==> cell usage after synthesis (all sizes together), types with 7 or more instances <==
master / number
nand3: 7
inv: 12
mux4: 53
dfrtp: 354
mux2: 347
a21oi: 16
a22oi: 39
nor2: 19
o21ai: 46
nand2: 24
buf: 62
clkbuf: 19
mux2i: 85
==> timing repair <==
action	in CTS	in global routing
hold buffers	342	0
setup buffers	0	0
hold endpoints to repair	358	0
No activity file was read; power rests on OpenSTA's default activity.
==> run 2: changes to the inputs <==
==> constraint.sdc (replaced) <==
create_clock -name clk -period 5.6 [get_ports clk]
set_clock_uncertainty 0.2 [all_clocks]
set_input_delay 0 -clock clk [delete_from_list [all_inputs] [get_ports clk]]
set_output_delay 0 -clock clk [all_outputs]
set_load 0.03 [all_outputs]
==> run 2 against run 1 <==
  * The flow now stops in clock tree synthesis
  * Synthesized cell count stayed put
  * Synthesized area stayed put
##############################
Copy out each line of the material and keep every word unchanged.

RESULT OF THIS EXERCISE:
==> cell usage after synthesis (all sizes together), types with 7 or more instances <==
master / number
nand3: 7
inv: 12
mux4: 53
dfrtp: 354
mux2: 347
a21oi: 16
a22oi: 39
nor2: 19
o21ai: 46
nand2: 24
buf: 62
clkbuf: 19
mux2i: 85
==> timing repair <==
action	in CTS	in global routing
hold buffers	342	0
setup buffers	0	0
hold endpoints to repair	358	0
No activity file was read; power rests on OpenSTA's default activity.
==> run 2: changes to the inputs <==
==> constraint.sdc (replaced) <==
create_clock -name clk -period 5.6 [get_ports clk]
set_clock_uncertainty 0.2 [all_clocks]
set_input_delay 0 -clock clk [delete_from_list [all_inputs] [get_ports clk]]
set_output_delay 0 -clock clk [all_outputs]
set_load 0.03 [all_outputs]
==> run 2 against run 1 <==
  * The flow now stops in clock tree synthesis
  * Synthesized cell count stayed put
  * Synthesized area stayed put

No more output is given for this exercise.